* TRY IT *
Given the records below, would you repeat exactly the lines that begin at the one containing "[final timing paths]" and end at the one containing "14 | u_engine/mosi_o$_DFFE_PN0P_ |", inclusive?
DATASET ENTRIES below:
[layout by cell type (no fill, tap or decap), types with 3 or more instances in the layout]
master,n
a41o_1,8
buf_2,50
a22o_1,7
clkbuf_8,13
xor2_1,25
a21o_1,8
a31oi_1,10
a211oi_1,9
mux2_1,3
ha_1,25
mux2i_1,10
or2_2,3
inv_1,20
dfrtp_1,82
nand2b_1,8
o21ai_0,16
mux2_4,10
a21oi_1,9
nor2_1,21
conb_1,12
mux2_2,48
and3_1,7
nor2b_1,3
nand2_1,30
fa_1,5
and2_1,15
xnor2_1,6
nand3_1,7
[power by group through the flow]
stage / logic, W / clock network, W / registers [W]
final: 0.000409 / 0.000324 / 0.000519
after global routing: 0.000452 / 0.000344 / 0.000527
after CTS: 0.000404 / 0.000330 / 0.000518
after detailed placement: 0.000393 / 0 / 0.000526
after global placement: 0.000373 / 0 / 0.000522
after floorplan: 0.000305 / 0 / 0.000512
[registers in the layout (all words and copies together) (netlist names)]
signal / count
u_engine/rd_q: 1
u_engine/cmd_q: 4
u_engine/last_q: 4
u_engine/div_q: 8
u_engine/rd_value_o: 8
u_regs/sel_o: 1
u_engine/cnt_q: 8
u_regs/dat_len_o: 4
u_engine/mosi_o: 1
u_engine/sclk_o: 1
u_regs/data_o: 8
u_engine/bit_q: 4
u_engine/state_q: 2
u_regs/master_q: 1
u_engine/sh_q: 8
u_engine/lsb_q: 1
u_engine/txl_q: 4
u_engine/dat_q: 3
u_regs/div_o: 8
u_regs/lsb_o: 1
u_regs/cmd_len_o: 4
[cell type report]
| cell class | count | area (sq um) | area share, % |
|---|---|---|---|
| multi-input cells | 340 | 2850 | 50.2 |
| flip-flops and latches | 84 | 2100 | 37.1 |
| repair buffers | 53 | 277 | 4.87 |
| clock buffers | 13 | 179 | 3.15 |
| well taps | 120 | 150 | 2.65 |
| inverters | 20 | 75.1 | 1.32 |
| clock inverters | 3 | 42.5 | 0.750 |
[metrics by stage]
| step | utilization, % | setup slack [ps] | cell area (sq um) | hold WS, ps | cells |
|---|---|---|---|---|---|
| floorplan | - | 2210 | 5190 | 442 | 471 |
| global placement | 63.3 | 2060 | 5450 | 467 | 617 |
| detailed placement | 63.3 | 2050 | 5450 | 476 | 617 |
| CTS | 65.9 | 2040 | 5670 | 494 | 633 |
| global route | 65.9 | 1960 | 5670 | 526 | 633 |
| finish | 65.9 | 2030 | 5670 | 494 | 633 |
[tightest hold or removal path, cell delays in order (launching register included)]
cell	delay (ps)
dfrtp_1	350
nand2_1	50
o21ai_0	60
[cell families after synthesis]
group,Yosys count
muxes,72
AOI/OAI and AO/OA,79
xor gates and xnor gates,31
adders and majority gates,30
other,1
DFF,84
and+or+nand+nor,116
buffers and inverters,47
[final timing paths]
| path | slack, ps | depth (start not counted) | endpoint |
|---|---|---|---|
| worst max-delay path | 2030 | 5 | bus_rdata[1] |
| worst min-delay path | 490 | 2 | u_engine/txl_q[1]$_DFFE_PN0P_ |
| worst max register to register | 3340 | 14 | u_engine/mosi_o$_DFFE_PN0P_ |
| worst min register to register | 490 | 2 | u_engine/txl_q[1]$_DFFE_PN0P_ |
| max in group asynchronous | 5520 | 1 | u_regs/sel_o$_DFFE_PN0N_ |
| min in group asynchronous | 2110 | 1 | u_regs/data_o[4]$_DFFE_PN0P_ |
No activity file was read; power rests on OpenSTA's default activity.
End of DATASET ENTRIES.
* RESULT OF THIS EXERCISE *
[final timing paths]
| path | slack, ps | depth (start not counted) | endpoint |
|---|---|---|---|
| worst max-delay path | 2030 | 5 | bus_rdata[1] |
| worst min-delay path | 490 | 2 | u_engine/txl_q[1]$_DFFE_PN0P_ |
| worst max register to register | 3340 | 14 | u_engine/mosi_o$_DFFE_PN0P_ |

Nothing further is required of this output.